I had a lockdown baby - no classes, no family or friends nearby. A baby that screamed in both a pram and a sling. She never crawled, was a velcro baby who never had any interest in sitting watching me (plus, how much housework can i do in a day? There wasnt alot). I tried so many things, setting up sensory discos and crafts and all sorts and after 2 minutes she was bored of it.
So when I needed a break she got some Hey Bear or Elmo songs on the tv.

Shes a happy healthy 2 year old with no screen addiction at all.

ihavenocats · 25/07/2022 09:58

Why the angst? You can stop the screens or do what you think you should be doing at any time.

Either let yourself off or change your ways.

Don't sit agonising over it, it's a waste of time.

I used to put mine in the travel cot with the monitor and go to bed a bit longer some mornings. She only got upset when she noticed I was gone and would wake me up via the monitor.

We do what we need to do at the time.

I've never once agonised over the parenting choices I made because what's the point?

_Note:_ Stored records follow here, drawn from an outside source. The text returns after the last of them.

--- src/rtl/hack_rom_loader.sv ---
// Converts the hps_io ioctl byte stream into Hack ROM word writes, zero-fills the rest of ROM and holds the CPU in reset.
// Writes land one cycle after ioctl_wr; ioctl_wait stalls hps_io only while filling. Checksum port: HACK_LOADER_CHECKSUM_EN.
module hack_rom_loader #(
    parameter int          ROM_WORDS   = 32768,
    parameter int          HOLD_CYCLES = 16,
    parameter int          SWAP_BYTES  = 1,
    parameter logic [15:0] FILL_WORD   = 16'h0000
) (
    input  logic        clk_sys,
    input  logic        reset_n,
    input  logic        ioctl_download,
    input  logic        ioctl_wr,
    input  logic [24:0] ioctl_addr,
    input  logic [15:0] ioctl_dout,
    output logic        ioctl_wait,
    output logic        rom_we,
    output logic [14:0] rom_addr,
    output logic [15:0] rom_din,
    output logic        cpu_reset,
    output logic        load_done,
    output logic        overflow,
    output logic [15:0] word_count
`ifdef HACK_LOADER_CHECKSUM_EN
    ,
    output logic [15:0] checksum
`endif
);

    typedef enum logic [1:0] {
        ST_HOLD,
        ST_IDLE,
        ST_LOAD,
        ST_FILL
    } state_t;

    localparam logic [15:0] ROM_LIMIT = 16'(ROM_WORDS);
    localparam logic [15:0] HOLD_LAST = 16'(HOLD_CYCLES - 1);

    state_t      state_q, state_d;
    logic [15:0] hold_cnt_q, hold_cnt_d;
    logic [15:0] fill_ptr_q, fill_ptr_d;
    logic        dl_prev_q;
    logic        loaded_q, loaded_d;
    logic        rom_we_q, rom_we_d;
    logic [14:0] rom_addr_q, rom_addr_d;
    logic [15:0] rom_din_q, rom_din_d;
    logic        load_done_q, load_done_d;
    logic        overflow_q, overflow_d;
    logic [15:0] word_count_q, word_count_d;
`ifdef HACK_LOADER_CHECKSUM_EN
    logic [15:0] checksum_q, checksum_d;
`endif

    logic        dl_rise;
    logic        dl_fall;
    logic [14:0] wr_word;
    logic        wr_in_range;
    logic [15:0] wr_end;
    logic [15:0] wr_data;
    logic        fill_last;
    logic        unused_addr_lsb;

    assign dl_rise     = ioctl_download & ~dl_prev_q;
    assign dl_fall     = ~ioctl_download & dl_prev_q;
    assign wr_word     = ioctl_addr[15:1];
    assign wr_in_range = (ioctl_addr[24:16] == 9'd0) && ({1'b0, wr_word} < ROM_LIMIT);
    assign wr_end      = {1'b0, wr_word} + 16'd1;
    assign wr_data     = (SWAP_BYTES != 0) ? {ioctl_dout[7:0], ioctl_dout[15:8]} : ioctl_dout;
    assign fill_last   = (fill_ptr_q + 16'd1) == ROM_LIMIT;
    // Byte lane select is meaningless for a 16-bit word stream.
    assign unused_addr_lsb = ioctl_addr[0];

    always_comb begin
        state_d      = state_q;
        hold_cnt_d   = hold_cnt_q;
        fill_ptr_d   = fill_ptr_q;
        loaded_d     = loaded_q;
        rom_we_d     = 1'b0;
        rom_addr_d   = rom_addr_q;
        rom_din_d    = rom_din_q;
        load_done_d  = load_done_q;
        overflow_d   = overflow_q;
        word_count_d = word_count_q;
`ifdef HACK_LOADER_CHECKSUM_EN
        checksum_d   = checksum_q;
`endif
        if (dl_rise) begin
            // A new download aborts whatever is running; an in-flight fill write still retires.
            state_d      = ST_LOAD;
            hold_cnt_d   = 16'd0;
            loaded_d     = 1'b0;
            load_done_d  = 1'b0;
            overflow_d   = 1'b0;
            word_count_d = 16'd0;
`ifdef HACK_LOADER_CHECKSUM_EN
            checksum_d   = 16'd0;
`endif
        end else begin
            unique case (state_q)
                ST_HOLD: begin
                    if (hold_cnt_q == HOLD_LAST) begin
                        state_d    = ST_IDLE;
                        hold_cnt_d = 16'd0;
                        loaded_d   = 1'b0;
                        if (loaded_q) begin
                            load_done_d = 1'b1;
                        end
                    end else begin
                        hold_cnt_d = hold_cnt_q + 16'd1;
                    end
                end
                ST_IDLE: begin
                    state_d = ST_IDLE;
                end
                ST_LOAD: begin
                    if (ioctl_wr) begin
                        if (wr_in_range) begin
                            rom_we_d   = 1'b1;
                            rom_addr_d = wr_word;
                            rom_din_d  = wr_data;
                            if (wr_end > word_count_q) begin
                                word_count_d = wr_end;
                            end
`ifdef HACK_LOADER_CHECKSUM_EN
                            checksum_d = checksum_q + wr_data;
`endif
                        end else begin
                            overflow_d = 1'b1;
                        end
                    end
                    // Fill starts after any write accepted on the falling-edge cycle.
                    if (dl_fall) begin
                        state_d    = ST_FILL;
                        fill_ptr_d = word_count_d;
                    end
                end
                ST_FILL: begin
                    if (fill_ptr_q < ROM_LIMIT) begin
                        rom_we_d   = 1'b1;
                        rom_addr_d = fill_ptr_q[14:0];
                        rom_din_d  = FILL_WORD;
                        fill_ptr_d = fill_ptr_q + 16'd1;
                        if (fill_last) begin
                            state_d    = ST_HOLD;
                            hold_cnt_d = 16'd0;
                            loaded_d   = 1'b1;
                        end
                    end else begin
                        state_d    = ST_HOLD;
                        hold_cnt_d = 16'd0;
                        loaded_d   = 1'b1;
                    end
                end
                default: begin
                    state_d = ST_HOLD;
                end
            endcase
        end
    end

    always_ff @(posedge clk_sys or negedge reset_n) begin
        if (!reset_n) begin
            state_q      <= ST_HOLD;
            hold_cnt_q   <= 16'd0;
            fill_ptr_q   <= 16'd0;
            dl_prev_q    <= 1'b0;
            loaded_q     <= 1'b0;
            rom_we_q     <= 1'b0;
            rom_addr_q   <= 15'd0;
            rom_din_q    <= 16'd0;
            load_done_q  <= 1'b0;
            overflow_q   <= 1'b0;
            word_count_q <= 16'd0;
`ifdef HACK_LOADER_CHECKSUM_EN
            checksum_q   <= 16'd0;
`endif
        end else begin
            state_q      <= state_d;
            hold_cnt_q   <= hold_cnt_d;
            fill_ptr_q   <= fill_ptr_d;
            dl_prev_q    <= ioctl_download;
            loaded_q     <= loaded_d;
            rom_we_q     <= rom_we_d;
            rom_addr_q   <= rom_addr_d;
            rom_din_q    <= rom_din_d;
            load_done_q  <= load_done_d;
            overflow_q   <= overflow_d;
            word_count_q <= word_count_d;
`ifdef HACK_LOADER_CHECKSUM_EN
            checksum_q   <= checksum_d;
`endif
        end
    end

    assign ioctl_wait = (state_q == ST_FILL);
    assign cpu_reset  = (state_q != ST_IDLE);
    assign rom_we     = rom_we_q;
    assign rom_addr   = rom_addr_q;
    assign rom_din    = rom_din_q;
    assign load_done  = load_done_q;
    assign overflow   = overflow_q;
    assign word_count = word_count_q;
`ifdef HACK_LOADER_CHECKSUM_EN
    assign checksum   = checksum_q;
`endif

endmodule
--- config.mk ---
export PLATFORM = sky130hd
export DESIGN_NAME = hack_rom_loader
export DESIGN_NICKNAME = d
export VERILOG_FILES = /design/src/rtl/hack_rom_loader.sv
export SDC_FILE = /design/constraint.sdc
export NUM_CORES = 1
export LEC_CHECK = 0
export BUFFER_PORTS_ARGS = -buffer_cell sky130_fd_sc_hd__buf_4
export CORE_MARGIN = 1
export CORE_UTILIZATION = 36
export CTS_CLUSTER_DIAMETER = 150
export DETAILED_ROUTE_END_ITERATION = 8
export GPL_TIMING_DRIVEN = 0
export HOLD_SLACK_MARGIN = 0.03
export PLACE_DENSITY = 0.61
export SKIP_LAST_GASP = 1
export SYNTH_ARGS = -nofsm -noshare
export SYNTH_HDL_FRONTEND = slang
export SYNTH_SLANG_ARGS = --single-unit
export TNS_END_PERCENT = 20
--- constraint.sdc ---
create_clock -name clk_sys -period 5.2 [get_ports clk_sys]
set_input_delay 0.78 -clock clk_sys [delete_from_list [all_inputs] [get_ports clk_sys]]
set_output_delay 0.78 -clock clk_sys [all_outputs]
set_load 0.005 [all_outputs]
Word level (Yosys, flattened, before mapping)
Index checks and enable logic that the tools add are counted.
{"block": "op_classes", "n_reduce_logical": 16, "n_eq_ne": 14, "n_addsub": 3, "muxes": 45, "magnitude_cmp": 2, "n_bitwise": 5}
{"cell": "$mux 16", "count": 14}
{"cell": "$pmux 16 s2", "count": 3}
{"cell": "$mux 15", "count": 3}
{"cell": "$add 16x1->16 const B", "count": 2}
{"cell": "$pmux 15 s2", "count": 1}
{"cell": "$add 15x1->16 const B", "count": 1}
{"cell": "$eq 16x16->1 const B", "count": 1}
{"cell": "$eq 16x4->1 const B", "count": 1}
{"cell": "$gt 16x16->1", "count": 1}
{"cell": "$lt 16x16->1 const B", "count": 1}
{"cell": "$mux 1", "count": 16}
{"cell": "$reduce_and 3->1", "count": 4}
{"cell": "$reduce_bool 2->1", "count": 6}
{"cell": "$mux 2", "count": 5}
{"cell": "$logic_not 9->1", "count": 1}
{"cell": "$ne 2x2->1 const B", "count": 4}
{"cell": "$pmux 2 s4", "count": 1}
{"cell": "$ne 3x3->1 const B", "count": 2}
{"cell": "$reduce_and 5->1", "count": 1}
{"cell": "$eq 2x2->1 const B", "count": 2}
{"cell": "$ne 2x1->1 const B", "count": 2}
{"cell": "$ne 4x4->1 const B", "count": 1}
{"cell": "$pmux 1 s2", "count": 2}
{"cell": "$reduce_and 4->1", "count": 1}
{"cell": "6 further kinds", "count": 9}
{"block": "word_totals", "regBits": 86, "output_inout_bits": 52}

Logic depth before layout (Yosys ltp)
Gate-level depths: netlist of the first run.
{"block": "depth", "word_depth": 7, "depth_mapped": 15, "mapped_depth_nobuf": 13}

Worst setup path before layout of the first run
No wires, ideal clock.
{"block": "synth_timing", "path_type": "input to register", "start": "in ioctl_addr[4]", "end": "reg word_count_q[10], in the netlist word_count[10]", "cell_stages": 13, "arrival_ps": 3336, "setup_slack_ps": 1770, "setup_ps": 94, "required_time_ps": 5106, "cell_sequence": "and4_1 > nand4_1 > nor3_1 > xnor2_1 > ha_1 > and3_1 > nand3_1 > a211oi_1 > nor3_1 > or4b_1 > buf_2 > buf_2 > a211oi_1"}
{"block": "synth_between", "elab_chain_len": 7}
{"item": "start, declared", "line_no": "13", "source": "input logic [24:0] ioctl_addr,"}
{"item": "$add 15x1->16 *", "line_no": "67", "source": "assign wr_end = {1'b0, wr_word} + 16'd1;"}
{"item": "$gt 16x16->1", "line_no": "121", "source": "if (wr_end > word_count_q) begin"}
{"item": "$mux 16 *", "line_no": "121"}
{"item": "$mux 16 *", "line_no": "117", "source": "if (wr_in_range) begin"}
{"item": "$mux 16 *", "line_no": "116", "source": "if (ioctl_wr) begin"}
{"item": "$mux 16 *", "line_no": "99", "source": "unique case (state_q)"}
{"item": "$mux 16 *", "line_no": "87", "source": "if (dl_rise) begin"}
{"item": "end signal, assigned", "line_no": "188", "source": "word_count_q <= word_count_d;"}
{"item": "end, declared", "line_no": "49", "source": "logic [15:0] word_count_q, word_count_d;"}
Mark *: on every way between the ends. The rest lies on a longest branch, timed or not. The select of a mux whose other input is x is not followed.
A chain may end at the register's enable or synchronous reset.

Worst setup path in the final report of the first run
{"block": "layout_timing", "start": "in ioctl_addr[3]", "end": "reg fill_ptr_q[4]"}
{"block": "layout_between", "elab_chain_len": 7}
{"item": "$add 15x1->16 *", "line_no": "67"}
{"item": "$gt 16x16->1", "line_no": "121"}
{"item": "$mux 16 *", "line_no": "121"}
{"item": "$mux 16 *", "line_no": "117"}
{"item": "$mux 16 *", "line_no": "116"}
{"item": "$mux 16 *", "line_no": "132", "source": "if (dl_fall) begin"}
{"item": "$pmux 16 s2 *", "line_no": "99"}
{"item": "end signal, assigned", "line_no": "180", "source": "fill_ptr_q <= fill_ptr_d;"}
{"item": "end, declared", "line_no": "41", "source": "logic [15:0] fill_ptr_q, fill_ptr_d;"}
Marks and branches as above.

==> results of run 1 <==
## sequential cells by signal, summed over array words and instances, names as in the netlist
| signal | flops |
|---|---|
| dl_prev_q | 1 |
| fill_ptr_q | 16 |
| hold_cnt_q | 16 |
| load_done | 1 |
| loaded_q | 1 |
| overflow | 1 |
| rom_addr | 15 |
| rom_din | 16 |
| rom_we | 1 |
| state_q | 2 |
| word_count | 16 |
## power by group
part           internal (mW)  switching, mW  leakage, nW  total, mW
logic                  0.509          0.666         1.76       1.17
clock network          0.334          0.268        0.132      0.603
registers              0.853          0.146         1.13       1.00
total                   1.70           1.08         3.02       2.78
## layout make-up
cell class              count  share of cell area
plain buffers              37              0.0312
clock buffers              12              0.0380
clock inverters             4             0.00347
inverters                  24              0.0139
multi-input cells         458               0.437
flip-flops and latches     86               0.332
well taps                 180              0.0347
repair buffers             95               0.110
## logic make-up after synthesis
| kind of cell | count (synthesis) |
|---|---|
| AO/OA/AOI/OAI | 148 |
| multiplexers | 34 |
| adder cells (fa/ha/maj) | 21 |
| flip-flops | 86 |
| buffers and inverters | 61 |
| AND/OR/NAND/NOR | 236 |
| XOR/XNOR | 19 |
## tightest hold or removal path: stages, from the launching register on
cell     delay (ns)
dfrtp_1        0.34
nand2_1        0.05
o21ai_0        0.06
## metal layers
metal,global-route usage,vias up,share of wire,wire (µm)
met5,0,-,0,0
met4,0.0858,0,0.026,392
met3,0.0461,27,0.059,885
met2,0.318,169,0.44,6630
met1,0.290,2337,0.47,7150
li1,-,2380,-,-
## Yosys cell counts (all sizes together), types with 4 or more instances
cell    number  area [µm²]
nand2       74         283
o21ai       45         229
nor2        71         267
clkbuf      22        96.3
and4         5        43.8
dfrtp       86        2150
a21oi       36         180
nand4       14        93.8
buf         15         106
a31oi       16         100
xnor2       16         140
nor3        10        55.1
a31o         4        35.0
nor4        11        83.8
a211oi      16         120
o22ai        4        25.0
ha          21         263
mux2i       34         340
and3         9        58.8
nand2b       4        25.0
nor2b        6        37.5
nand3       22         115
inv         24        90.1
## final timing paths
path	startpoint	end	slack, ns	cells after the start
setup reg to reg	word_count[9]	fill_ptr_q[4]	2.33	11
hold reg to reg	rom_din[2]	rom_din[2]	0.48	2
max in group asynchronous	reset_n	word_count[3]	3.79	1
setup / recovery	ioctl_addr[3]	fill_ptr_q[4]	1.34	15
hold / removal	rom_din[2]	rom_din[2]	0.48	2
min in group asynchronous	reset_n	overflow	0.59	1
## stage by stage
stage                     instance area [µm²]  hold WS [ns]  setup WS, ns  power [mW]
after floorplan                          5280         0.452          1.77        1.71
after global placement                   6220         0.463          1.04        2.15
after detailed placement                 6220         0.475          1.02        2.18
after CTS                                6490         0.489          1.38        2.80
after global routing                     6490         0.513          1.10        2.99
final                                    6490         0.483          1.34        2.78
==> results.toml, run 1 <==
[outcome]
status = "finished, final reports clean"

[power_and_ir_drop]
ir_drop_v = 0.000202
power_density_mw_per_mm2 = 428
cellLeakagePower_nw = 3.02

[clock_network]
holdBufCountCts = 0
cts_buffer_depth = 2
cts_resized = 0
clk_pin_slew_worst_paths_ns = 0.06
root_buffer = "clkbuf_16"
cts_sinks = 86
cts_setup_buffers = 0
cts_tree = "built"
clkLatencyLatePin_ns = 0.35
cts_made_buffers = 9
h-tree-depth = 3

[logic_synthesis]
yosysWarnings = 0
avgSynthCellArea_um2 = 8.73
syn_inst = 605
synth-xor-area-share = 0.0315
synthFlopType = "dfrtp_1"
yosys.area_share.adder = 0.0498
muxShareOfSynthArea = 0.0644
synth_compound_area_frac = 0.175
ys_seq_elements = 86
synth_nets = 671
yosysUniqueCellTypes = 62
seq_area_frac_synth = 0.407
yosys.area_share.simple = 0.216
synth_top_family_by_area = "simple AND/OR/NAND/NOR gates"
async_reset_ff_frac = 1.00
synth_edf_count = 0
netlist_area_mm2 = 0.00528

[timing]
rsz0062_at_grt = "no"
post-route-min-period_ns = 3.86
setup_viol = 0
fin_tns_setup_ns = 0
worst_slew_pin_slew_ns = 1.17
slew_violations = 0
skew_ns = 0.00706
hold_viol = 0
finalCritPeriodShare = 0.743
slew-limit-headroom = 0.221
max_freq_ghz = 0.259

[layout]
multi_input_area_mm2 = 0.00284
fillers = 1364
n_antenna_cell = 0
drive_gt1_frac = 0.198
layout.nets = 777
seq_area_mm2 = 0.00215
final_common_cell = "buf_4"
final_core_util = 0.460
instances_no_fill = 896
final_cell_mix = "buf_4 (98), dfrtp_1 (86), nand2_1 (72)"
syn_to_final_growth_pct = 22.9

[placed_design]
io_buffers = 95
place.gp.congestion = 0.904
dp_hpwl_um = 11100
dpl.cell_count = 880

[floorplanning]
io_pins = 97
core_mm2 = 0.0141
fp.dieW_um = 123
die_area_mm2 = 0.0152
die_y_um = 123
initial_core_util = 0.375
rows = 43

[routing]
wl_per_cell_um = 16.8
drcViolationCount = 0
ant_nets = 0
routed_wirelength_um = 15100
viasPerCell = 5.48
drt-initial-drc-count = 402
vias = 4913
firstDrtPassIters = 5

[global_route]
grt_max_degree = 87
grt-ovfl-total = 0
grt_pass1_wl_um = 24200
first_global_vias = 4730
track_usage = 0.210
antenna_found_initial = 0

[hold_path]
hp-class = "flip-flop to flip-flop"

[worst_setup_path]
slowest_stage = "mux2i_1"
path_cells = "buf_4 > and4_1 > nand4_1 > nor3_1 > xnor2_1 > ha_1 > a21o_1 > a21oi_1 > o21ai_0 > nor3_1 > or3_1 > buf_2 > buf_2 > mux2i_1 > a21oi_1"
cp_max_fo = 10
worstSetupPathType = "primary input to flip-flop"
cp.arrival_ns = 4.05
crit_path_end_kind = "flip-flop"
worstPathRequired_ns = 5.39
cp-start-kind = "primary input"
critPathTopFamily = "simple AND/OR/NAND/NOR gates"
critical_path_buf_inv_count = 3
cp_slowest_stage_delay_ns = 0.40

[job]
max_cap_violations = 0
(Power assumes the default switching activity.)
==> inputs of run 2 (changes only) <==
ABC_AREA = 1   (was unset)
PLACE_DENSITY = 0.62   (was 0.61)
clock period = 3.5 ns   (was 5.2 ns; I/O delays follow)
==> results.toml, run 2 <==
[logic_synthesis]
async_reset_ff_frac = 1.00
synthFlopType = "dfrtp_1"
netlist_area_mm2 = 0.00565
avgSynthCellArea_um2 = 6.80
synth_area_leader_cell = "dfrtp_1"
synth_edf_count = 0
yosysWarnings = 0
synth.most_common_cell = "nand2_1"
synth_nets = 896
yosysUniqueCellTypes = 32
syn_inst = 830
synth_commonest_cells = "nand2_1 (285), nand3_1 (108), inv_1 (87)"
ys_top_cells_by_area = "dfrtp_1 (38%), nand2_1 (19%), nand3_1 (9.6%), inv_1 (5.8%), ha_1 (4.7%)"
ys_seq_elements = 86
synth_top_area_frac = 0.381
seq_area_frac_synth = 0.381

[clock_network]
root_buffer = "clkbuf_16"
holdBufCountCts = 0
cts_sinks = 86
cts_made_buffers = 9
clk_pin_slew_worst_paths_ns = 0.06
cts_tree = "built"
h-tree-depth = 3
cts_buffer_depth = 2
clkLatencyLatePin_ns = 0.35

[global_route]
grt-ovfl-total = 0
antenna_found_initial = 0
grt_max_degree = 87
grt_pass1_wl_um = 27300
first_global_vias = 5315
track_usage = 0.215

[layout]
final_common_cell = "nand2_1"
layout.nets = 1003
syn_to_final_growth_pct = 23.0
drive_gt1_frac = 0.141
final_cell_mix = "nand2_1 (283), nand3_1 (108), buf_4 (98)"
n_antenna_cell = 0

[placed_design]
place.gp.congestion = 0.892
io_buffers = 95
dp_hpwl_um = 12500
dp_slack_ns = -0.400

[timing]
post-route-min-period_ns = 3.15
setup_ws_ns = 0.353
setup_viol = 0
fin_hold_ws_ns = 0.310
slew_violations = 0
hold_viol = 0
fin_tns_setup_ns = 0
slew-limit-headroom = 0.247
finalCritPeriodShare = 0.899
rsz0062_at_grt = "no"
skew_ns = 0.0104
max_freq_ghz = 0.318
worst_slew_pin_slew_ns = 1.13

[floorplanning]
rows = 45
die_area_mm2 = 0.0162
io_pins = 97
die_y_um = 127
core_mm2 = 0.0153
initial_core_util = 0.370
fp.dieW_um = 127

[worst_setup_path]
crit_path_end_kind = "flip-flop"
cp_max_fo = 10
worstPathRequired_ns = 3.74
cp.arrival_ns = 3.38
worstSetupPathType = "primary input to flip-flop"
cp-start-kind = "primary input"

[hold_path]
hp-class = "primary input to flip-flop"

[routing]
ant_nets = 0
vias = 5713
drcViolationCount = 0
viasPerCell = 4.95
drt-initial-drc-count = 352
wl_per_cell_um = 14.3
routed_wirelength_um = 16500
firstDrtPassIters = 5

[power_and_ir_drop]
ir_drop_v = 0.000294
total_power_mw = 4.40
cellLeakagePower_nw = 3.57
power_density_mw_per_mm2 = 634

[outcome]
status = "finished, final reports clean"

[job]
max_cap_violations = 0
run 2: final timing paths:
kind                                start             end  slack [ns]  depth (start not counted)
min in group asynchronous         reset_n      rom_din[4]        0.40                          1
setup reg to reg            fill_ptr_q[1]  hold_cnt_q[11]        1.02                         13
setup / recovery            ioctl_addr[1]   fill_ptr_q[8]        0.35                         20
hold reg to reg                  loaded_q        loaded_q        0.49                          2
max in group asynchronous         reset_n   word_count[9]        2.38                          1
hold / removal             ioctl_download       dl_prev_q        0.31                          1
run 2: kinds of logic after synthesis:
logic type / Yosys count / share of synthesized area
simple gates: 515 / 0.389
flops: 86 / 0.381
xor+xnor: 20 / 0.0310
buf+inv: 119 / 0.0831
compound gates: 69 / 0.0691
fa+ha+maj: 21 / 0.0465
run 2: what timing repair did:
| action | CTS | global route |
|---|---|---|
| pin swaps | 0 | 1 |
| setup endpoints to repair | 6 | 28 |
| setup buffers | 0 | 1 |
| gates resized for setup | 1 | 7 |
run 2: critical path: stages:
cell and delay [ns]:
buf_4 0.16, ha_1 0.20, nand2_1 0.07, nor2_1 0.19, nand2_1 0.18, nor2_2 0.20
nand2_1 0.07, nand2_1 0.06, nand2_1 0.06, ha_1 0.27, nand2_1 0.07, nor4_1 0.27
nand2_1 0.10, nand2_2 0.17, nand2_2 0.15, buf_2 0.22, nand2_1 0.09, nand3_1 0.14
nand2_1 0.11, nand2_1 0.05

Nintendoswitchedoff · 25/07/2022 10:01

I had two late movers. Screen time doesn't affect it. DS1 never watched telly ever as a baby. DS2 had it on loads when DS1 wanted to watch paw patrol. Neither crawled until 12 months and neither walked until 18 months.

EV117 · 25/07/2022 10:04

I think that’s fine. If you had another older child or children the tv would be on in the background a lot more. And you certainly wouldn’t have the time to sit on the floor with them all day giving your undivided attention. These sorts of concerns are definitely a PFB thing.
My first DS watched plenty of cbeebies from about 7 or 8 months onwards. He’s 5 now and can take of leave the tv, he definitely prefers playing with his toys. He doesn’t use a tablet - that’s where I think problems occur, certainly from what I’ve seen with other family members’ children. There’s something about having that screen right in front of your face vs a tv in the distance that does seem to make a difference and is more mesmerising/addictive.